PROMPT:
From the entries below, pull out each line where "penable" appears.

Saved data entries
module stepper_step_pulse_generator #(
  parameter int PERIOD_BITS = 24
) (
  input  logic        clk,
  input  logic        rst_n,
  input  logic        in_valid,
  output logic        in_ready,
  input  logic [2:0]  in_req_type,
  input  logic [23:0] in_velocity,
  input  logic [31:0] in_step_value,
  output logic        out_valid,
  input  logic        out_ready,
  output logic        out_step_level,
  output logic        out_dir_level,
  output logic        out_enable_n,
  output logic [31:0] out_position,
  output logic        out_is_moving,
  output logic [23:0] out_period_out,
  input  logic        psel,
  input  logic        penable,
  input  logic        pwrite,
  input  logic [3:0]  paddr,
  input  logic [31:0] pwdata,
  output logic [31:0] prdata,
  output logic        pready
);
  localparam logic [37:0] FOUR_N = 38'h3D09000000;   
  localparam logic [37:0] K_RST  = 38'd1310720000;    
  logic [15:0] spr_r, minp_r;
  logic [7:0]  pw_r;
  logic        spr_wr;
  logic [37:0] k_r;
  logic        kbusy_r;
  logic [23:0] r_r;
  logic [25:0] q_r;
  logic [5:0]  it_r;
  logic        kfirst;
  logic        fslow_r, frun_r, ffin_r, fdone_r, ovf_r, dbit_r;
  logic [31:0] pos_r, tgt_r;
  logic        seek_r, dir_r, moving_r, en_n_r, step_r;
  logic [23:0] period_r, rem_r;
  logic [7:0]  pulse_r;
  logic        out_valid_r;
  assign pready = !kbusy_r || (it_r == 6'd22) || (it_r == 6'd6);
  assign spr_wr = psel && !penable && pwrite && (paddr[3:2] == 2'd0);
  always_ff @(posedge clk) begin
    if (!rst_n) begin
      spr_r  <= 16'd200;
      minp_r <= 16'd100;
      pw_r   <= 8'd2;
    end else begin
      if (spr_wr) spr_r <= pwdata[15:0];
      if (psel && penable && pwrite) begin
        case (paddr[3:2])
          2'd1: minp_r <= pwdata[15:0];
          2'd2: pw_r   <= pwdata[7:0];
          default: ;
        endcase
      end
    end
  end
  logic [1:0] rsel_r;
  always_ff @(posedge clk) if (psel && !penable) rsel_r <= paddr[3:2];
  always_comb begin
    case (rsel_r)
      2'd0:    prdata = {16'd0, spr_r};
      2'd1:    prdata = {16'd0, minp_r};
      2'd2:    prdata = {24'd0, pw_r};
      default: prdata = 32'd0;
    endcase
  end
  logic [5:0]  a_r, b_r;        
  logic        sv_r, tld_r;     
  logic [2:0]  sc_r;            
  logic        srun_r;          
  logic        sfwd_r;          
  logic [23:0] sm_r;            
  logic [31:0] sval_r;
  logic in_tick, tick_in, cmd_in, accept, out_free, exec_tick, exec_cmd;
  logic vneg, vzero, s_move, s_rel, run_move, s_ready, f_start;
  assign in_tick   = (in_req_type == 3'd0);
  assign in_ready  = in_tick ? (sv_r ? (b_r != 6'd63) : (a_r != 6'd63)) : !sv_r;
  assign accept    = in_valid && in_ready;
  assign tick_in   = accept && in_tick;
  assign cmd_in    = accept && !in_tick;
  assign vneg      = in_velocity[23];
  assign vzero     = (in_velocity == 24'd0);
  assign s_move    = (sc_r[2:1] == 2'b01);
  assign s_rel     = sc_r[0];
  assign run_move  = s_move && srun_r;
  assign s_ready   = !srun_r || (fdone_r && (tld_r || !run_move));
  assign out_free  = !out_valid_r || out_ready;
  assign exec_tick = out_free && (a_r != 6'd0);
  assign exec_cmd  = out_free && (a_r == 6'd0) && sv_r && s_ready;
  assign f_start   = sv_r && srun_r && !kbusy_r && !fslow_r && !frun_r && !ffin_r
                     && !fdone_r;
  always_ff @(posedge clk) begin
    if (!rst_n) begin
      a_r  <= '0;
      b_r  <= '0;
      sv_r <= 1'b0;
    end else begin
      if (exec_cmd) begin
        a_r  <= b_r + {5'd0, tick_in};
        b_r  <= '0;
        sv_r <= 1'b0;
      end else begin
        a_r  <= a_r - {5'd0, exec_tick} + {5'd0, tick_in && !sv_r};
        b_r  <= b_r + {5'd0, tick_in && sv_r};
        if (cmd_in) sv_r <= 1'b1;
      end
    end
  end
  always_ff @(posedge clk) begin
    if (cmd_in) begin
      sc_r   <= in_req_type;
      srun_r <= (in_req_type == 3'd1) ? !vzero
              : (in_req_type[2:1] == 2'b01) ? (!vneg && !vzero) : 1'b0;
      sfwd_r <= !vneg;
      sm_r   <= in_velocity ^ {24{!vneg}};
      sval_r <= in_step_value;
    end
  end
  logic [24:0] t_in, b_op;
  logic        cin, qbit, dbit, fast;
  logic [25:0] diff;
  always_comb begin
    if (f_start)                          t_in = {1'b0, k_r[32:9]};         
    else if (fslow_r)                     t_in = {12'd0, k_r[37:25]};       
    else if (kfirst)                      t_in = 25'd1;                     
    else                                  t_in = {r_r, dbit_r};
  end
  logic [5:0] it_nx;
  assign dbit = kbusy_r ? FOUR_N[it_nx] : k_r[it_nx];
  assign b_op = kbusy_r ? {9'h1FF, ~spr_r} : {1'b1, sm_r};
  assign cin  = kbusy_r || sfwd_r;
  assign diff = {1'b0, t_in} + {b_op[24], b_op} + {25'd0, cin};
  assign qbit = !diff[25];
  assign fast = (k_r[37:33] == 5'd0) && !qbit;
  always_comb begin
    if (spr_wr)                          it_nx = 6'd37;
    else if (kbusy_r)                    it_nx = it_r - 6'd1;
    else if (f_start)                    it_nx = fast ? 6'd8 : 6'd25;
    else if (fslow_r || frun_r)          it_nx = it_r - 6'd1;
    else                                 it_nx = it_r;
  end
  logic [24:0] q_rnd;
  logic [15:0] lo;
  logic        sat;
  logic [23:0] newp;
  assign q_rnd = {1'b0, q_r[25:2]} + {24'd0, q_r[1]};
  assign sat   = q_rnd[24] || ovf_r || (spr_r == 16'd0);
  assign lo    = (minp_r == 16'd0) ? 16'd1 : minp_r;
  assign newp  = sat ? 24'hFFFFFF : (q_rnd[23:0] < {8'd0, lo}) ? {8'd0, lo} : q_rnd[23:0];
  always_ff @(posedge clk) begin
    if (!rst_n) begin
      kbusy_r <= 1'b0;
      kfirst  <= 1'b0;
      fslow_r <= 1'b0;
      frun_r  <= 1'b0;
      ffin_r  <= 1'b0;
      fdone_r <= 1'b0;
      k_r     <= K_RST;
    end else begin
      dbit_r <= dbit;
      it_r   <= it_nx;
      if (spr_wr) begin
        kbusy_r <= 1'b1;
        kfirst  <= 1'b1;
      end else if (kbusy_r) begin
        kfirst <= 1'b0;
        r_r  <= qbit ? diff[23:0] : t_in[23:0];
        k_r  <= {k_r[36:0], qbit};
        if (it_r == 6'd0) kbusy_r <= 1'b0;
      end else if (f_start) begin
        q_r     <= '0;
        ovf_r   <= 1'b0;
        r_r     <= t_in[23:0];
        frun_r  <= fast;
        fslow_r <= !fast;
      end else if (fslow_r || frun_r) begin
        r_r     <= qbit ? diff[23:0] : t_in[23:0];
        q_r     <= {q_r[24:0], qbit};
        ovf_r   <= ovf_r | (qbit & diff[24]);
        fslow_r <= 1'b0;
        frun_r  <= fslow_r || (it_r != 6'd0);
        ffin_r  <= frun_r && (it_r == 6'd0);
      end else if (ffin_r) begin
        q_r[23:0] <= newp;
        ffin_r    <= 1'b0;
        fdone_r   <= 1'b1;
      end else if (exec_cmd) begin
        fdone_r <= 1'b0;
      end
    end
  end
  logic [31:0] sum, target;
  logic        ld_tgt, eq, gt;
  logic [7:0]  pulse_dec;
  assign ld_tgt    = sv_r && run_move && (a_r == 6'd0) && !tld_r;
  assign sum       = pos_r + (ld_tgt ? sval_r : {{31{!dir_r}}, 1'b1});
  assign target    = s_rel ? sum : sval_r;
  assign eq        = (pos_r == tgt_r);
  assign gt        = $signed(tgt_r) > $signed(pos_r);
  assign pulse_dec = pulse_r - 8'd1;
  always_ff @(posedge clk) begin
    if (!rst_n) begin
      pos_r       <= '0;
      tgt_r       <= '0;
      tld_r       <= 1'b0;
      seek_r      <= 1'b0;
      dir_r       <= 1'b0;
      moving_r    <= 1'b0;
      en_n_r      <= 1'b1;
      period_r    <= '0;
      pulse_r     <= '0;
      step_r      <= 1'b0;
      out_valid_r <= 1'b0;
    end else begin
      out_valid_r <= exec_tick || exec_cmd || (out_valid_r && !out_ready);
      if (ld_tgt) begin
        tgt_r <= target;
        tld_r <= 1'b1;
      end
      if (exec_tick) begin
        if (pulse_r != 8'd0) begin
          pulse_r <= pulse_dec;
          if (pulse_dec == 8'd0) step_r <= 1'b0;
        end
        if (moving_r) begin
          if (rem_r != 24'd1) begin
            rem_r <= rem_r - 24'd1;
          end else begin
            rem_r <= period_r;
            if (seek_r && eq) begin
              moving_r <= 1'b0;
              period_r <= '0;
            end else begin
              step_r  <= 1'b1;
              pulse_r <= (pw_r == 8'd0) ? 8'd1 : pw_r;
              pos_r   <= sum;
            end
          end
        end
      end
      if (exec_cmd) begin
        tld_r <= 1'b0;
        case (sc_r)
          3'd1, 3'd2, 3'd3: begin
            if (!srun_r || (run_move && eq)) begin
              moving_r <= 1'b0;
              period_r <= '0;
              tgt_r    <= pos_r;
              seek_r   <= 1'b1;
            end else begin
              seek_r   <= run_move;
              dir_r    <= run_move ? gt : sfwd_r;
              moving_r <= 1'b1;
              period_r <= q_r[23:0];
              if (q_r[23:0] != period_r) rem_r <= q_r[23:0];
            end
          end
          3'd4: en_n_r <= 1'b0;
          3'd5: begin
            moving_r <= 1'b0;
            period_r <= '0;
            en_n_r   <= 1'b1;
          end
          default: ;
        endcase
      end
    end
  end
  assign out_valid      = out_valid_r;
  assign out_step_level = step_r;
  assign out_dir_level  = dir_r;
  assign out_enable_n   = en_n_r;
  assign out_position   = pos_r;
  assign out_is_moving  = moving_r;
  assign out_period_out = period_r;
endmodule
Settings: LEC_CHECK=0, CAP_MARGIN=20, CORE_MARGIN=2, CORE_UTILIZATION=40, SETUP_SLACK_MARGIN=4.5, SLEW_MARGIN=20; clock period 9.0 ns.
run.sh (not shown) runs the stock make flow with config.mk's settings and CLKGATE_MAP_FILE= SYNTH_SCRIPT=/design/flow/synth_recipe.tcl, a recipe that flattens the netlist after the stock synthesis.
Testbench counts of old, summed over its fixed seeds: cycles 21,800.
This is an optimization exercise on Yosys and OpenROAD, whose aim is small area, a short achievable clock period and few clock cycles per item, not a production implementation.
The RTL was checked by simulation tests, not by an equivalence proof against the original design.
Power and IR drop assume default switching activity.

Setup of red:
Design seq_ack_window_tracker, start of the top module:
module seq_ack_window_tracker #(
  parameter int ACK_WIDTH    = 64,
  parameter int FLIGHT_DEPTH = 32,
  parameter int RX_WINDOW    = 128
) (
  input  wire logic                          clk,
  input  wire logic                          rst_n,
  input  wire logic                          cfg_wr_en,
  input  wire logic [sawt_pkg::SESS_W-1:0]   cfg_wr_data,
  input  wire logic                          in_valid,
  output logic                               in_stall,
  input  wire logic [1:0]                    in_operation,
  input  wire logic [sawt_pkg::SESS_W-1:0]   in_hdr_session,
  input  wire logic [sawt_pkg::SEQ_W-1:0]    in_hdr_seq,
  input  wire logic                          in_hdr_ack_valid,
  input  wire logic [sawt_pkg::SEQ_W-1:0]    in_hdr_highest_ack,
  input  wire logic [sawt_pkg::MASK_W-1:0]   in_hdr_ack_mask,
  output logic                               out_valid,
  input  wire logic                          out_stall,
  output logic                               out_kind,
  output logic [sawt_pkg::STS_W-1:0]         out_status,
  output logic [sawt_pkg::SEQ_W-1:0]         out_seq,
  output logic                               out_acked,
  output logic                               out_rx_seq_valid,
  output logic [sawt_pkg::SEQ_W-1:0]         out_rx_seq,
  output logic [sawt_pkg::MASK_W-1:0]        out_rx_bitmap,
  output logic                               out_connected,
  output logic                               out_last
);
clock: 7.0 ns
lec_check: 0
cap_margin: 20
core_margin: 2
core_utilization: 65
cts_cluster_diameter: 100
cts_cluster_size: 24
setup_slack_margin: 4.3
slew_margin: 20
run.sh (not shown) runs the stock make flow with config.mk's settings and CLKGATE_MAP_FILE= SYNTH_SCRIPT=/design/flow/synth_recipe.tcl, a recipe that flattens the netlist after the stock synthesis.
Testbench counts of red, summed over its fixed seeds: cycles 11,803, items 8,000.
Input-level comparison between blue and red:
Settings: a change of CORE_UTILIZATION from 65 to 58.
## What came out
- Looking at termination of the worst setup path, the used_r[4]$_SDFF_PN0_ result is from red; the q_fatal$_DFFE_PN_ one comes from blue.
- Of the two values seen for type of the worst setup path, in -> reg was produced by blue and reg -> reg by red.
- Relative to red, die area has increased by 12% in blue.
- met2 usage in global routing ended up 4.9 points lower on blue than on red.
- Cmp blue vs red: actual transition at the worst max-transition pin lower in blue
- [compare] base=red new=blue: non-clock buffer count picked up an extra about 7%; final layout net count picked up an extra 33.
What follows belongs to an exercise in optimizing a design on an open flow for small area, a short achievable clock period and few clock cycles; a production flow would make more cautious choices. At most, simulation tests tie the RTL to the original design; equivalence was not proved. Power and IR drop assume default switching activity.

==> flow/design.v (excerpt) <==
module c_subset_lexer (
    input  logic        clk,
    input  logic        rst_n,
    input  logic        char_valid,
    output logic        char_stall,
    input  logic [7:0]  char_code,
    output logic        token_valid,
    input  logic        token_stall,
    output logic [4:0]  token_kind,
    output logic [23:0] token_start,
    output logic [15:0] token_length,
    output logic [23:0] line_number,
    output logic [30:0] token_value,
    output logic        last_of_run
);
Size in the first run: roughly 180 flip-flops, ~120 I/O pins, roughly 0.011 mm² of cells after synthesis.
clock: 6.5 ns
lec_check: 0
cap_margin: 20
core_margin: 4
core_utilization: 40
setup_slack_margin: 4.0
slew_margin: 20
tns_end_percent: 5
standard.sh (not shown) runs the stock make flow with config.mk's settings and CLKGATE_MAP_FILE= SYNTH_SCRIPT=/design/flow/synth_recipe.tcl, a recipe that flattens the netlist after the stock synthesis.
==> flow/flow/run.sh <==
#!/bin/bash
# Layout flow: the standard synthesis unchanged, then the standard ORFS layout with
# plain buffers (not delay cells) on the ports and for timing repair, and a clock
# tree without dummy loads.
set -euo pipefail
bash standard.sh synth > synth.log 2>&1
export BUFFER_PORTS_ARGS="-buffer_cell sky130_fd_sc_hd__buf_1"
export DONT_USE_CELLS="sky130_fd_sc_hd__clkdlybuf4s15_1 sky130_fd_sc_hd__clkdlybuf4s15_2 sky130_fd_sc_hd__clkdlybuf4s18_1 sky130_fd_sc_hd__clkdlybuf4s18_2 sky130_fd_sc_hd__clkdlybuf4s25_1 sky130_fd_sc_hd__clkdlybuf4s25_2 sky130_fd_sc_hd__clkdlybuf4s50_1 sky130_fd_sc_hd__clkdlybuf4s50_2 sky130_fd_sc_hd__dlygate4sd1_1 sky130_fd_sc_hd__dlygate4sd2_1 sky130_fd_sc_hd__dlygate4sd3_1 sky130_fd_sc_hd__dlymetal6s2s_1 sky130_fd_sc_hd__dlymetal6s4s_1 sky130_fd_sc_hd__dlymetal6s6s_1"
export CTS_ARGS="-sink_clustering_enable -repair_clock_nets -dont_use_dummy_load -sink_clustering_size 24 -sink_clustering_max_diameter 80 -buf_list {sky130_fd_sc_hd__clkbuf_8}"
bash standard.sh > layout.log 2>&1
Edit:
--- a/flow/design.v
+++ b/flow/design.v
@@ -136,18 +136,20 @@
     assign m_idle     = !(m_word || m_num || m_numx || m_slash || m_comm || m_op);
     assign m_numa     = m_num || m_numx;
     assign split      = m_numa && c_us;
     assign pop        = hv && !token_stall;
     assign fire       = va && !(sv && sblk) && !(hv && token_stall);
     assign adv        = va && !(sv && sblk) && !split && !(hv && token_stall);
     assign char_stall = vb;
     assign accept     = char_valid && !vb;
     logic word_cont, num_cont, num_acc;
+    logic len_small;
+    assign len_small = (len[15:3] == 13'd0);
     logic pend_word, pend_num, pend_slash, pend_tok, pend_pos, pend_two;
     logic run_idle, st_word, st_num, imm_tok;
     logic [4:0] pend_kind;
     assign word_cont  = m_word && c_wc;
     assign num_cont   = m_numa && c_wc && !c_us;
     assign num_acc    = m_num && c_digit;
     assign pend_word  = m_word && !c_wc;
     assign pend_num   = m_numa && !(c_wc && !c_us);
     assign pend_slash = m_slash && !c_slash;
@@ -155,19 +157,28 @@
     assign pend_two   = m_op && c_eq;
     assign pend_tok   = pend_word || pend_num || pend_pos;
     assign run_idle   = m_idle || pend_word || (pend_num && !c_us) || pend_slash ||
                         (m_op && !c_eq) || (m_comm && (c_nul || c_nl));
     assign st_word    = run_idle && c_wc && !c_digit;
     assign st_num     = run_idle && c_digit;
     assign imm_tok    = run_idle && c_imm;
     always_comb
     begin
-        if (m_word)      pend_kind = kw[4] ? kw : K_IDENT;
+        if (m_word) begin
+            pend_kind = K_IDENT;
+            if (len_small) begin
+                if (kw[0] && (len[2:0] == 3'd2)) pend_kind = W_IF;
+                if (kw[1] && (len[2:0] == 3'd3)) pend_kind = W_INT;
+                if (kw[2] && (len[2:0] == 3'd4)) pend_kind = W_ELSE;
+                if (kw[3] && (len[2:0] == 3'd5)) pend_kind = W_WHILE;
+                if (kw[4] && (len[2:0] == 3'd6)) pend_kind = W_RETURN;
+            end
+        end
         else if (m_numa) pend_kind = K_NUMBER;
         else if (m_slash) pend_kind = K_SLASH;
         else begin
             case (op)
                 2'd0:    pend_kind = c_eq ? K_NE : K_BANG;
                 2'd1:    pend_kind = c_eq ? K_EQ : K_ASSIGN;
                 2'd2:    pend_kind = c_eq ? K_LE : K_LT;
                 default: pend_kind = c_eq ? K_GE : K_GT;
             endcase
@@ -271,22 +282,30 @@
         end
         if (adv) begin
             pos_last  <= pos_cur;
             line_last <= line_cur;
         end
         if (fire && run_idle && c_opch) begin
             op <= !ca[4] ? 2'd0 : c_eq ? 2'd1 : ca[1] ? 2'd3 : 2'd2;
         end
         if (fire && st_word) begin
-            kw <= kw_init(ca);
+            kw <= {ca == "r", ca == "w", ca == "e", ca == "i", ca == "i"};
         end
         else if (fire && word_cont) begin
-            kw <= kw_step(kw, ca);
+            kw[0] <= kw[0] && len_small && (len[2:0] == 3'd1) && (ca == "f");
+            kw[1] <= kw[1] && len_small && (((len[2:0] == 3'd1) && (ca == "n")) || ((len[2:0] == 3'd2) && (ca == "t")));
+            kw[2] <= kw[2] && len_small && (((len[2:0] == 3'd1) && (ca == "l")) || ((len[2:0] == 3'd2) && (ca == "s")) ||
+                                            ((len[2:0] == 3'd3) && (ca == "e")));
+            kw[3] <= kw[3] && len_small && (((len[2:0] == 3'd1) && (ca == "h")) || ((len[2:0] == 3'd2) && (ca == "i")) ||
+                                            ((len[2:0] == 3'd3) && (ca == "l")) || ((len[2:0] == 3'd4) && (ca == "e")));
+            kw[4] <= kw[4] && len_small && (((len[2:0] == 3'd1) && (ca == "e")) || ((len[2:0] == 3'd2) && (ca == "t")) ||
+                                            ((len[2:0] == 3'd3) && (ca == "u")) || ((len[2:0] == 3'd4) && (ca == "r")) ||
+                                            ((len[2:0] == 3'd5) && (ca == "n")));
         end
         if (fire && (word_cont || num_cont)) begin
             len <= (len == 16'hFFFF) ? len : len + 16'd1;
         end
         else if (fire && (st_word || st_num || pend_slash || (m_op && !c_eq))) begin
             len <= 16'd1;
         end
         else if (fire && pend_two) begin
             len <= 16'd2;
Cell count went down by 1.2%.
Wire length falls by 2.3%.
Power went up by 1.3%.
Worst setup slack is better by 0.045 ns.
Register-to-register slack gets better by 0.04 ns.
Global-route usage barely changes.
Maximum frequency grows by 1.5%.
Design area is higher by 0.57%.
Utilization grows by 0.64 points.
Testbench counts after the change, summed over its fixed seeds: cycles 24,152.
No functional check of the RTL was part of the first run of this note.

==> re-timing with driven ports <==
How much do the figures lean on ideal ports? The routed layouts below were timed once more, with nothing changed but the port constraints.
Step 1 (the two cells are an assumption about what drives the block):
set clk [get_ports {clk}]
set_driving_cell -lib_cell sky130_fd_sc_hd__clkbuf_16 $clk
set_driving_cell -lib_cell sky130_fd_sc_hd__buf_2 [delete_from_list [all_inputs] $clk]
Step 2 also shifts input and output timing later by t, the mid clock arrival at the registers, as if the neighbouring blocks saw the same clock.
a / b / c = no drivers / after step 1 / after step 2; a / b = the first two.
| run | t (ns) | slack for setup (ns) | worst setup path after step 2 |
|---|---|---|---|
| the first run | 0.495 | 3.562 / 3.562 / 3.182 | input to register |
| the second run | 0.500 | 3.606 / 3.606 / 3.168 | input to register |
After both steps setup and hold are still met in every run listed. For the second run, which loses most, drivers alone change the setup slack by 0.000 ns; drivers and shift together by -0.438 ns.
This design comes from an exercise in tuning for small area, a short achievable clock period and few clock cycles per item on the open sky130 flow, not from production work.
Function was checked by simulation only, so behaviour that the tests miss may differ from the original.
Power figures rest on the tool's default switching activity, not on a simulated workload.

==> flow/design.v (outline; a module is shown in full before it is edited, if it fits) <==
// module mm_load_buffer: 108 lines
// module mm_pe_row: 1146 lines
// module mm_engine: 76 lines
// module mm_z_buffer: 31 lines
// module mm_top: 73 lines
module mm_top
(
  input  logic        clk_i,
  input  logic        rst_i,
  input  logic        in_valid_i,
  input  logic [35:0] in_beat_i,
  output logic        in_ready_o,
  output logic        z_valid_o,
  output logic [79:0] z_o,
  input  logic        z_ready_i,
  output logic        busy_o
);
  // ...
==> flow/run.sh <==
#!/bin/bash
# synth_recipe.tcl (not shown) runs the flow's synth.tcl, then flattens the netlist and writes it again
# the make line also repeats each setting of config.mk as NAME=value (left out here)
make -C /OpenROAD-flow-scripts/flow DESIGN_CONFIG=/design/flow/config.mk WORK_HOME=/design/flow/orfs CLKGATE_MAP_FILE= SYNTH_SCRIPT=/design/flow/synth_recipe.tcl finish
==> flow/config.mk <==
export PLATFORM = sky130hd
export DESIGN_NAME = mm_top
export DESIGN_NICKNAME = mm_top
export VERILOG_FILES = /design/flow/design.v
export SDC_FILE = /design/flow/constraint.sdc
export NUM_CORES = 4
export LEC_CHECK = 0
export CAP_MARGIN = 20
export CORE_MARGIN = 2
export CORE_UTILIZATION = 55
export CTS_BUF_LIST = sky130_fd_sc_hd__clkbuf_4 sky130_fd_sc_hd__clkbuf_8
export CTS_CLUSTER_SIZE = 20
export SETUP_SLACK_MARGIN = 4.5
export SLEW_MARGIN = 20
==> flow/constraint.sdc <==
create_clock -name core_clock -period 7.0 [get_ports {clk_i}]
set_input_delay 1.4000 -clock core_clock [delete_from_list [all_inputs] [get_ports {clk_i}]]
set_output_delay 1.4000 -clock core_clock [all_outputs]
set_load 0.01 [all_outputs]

ANSWER TO THIS EXERCISE:
  input  logic        penable,
  assign spr_wr = psel && !penable && pwrite && (paddr[3:2] == 2'd0);
      if (psel && penable && pwrite) begin
  always_ff @(posedge clk) if (psel && !penable) rsel_r <= paddr[3:2];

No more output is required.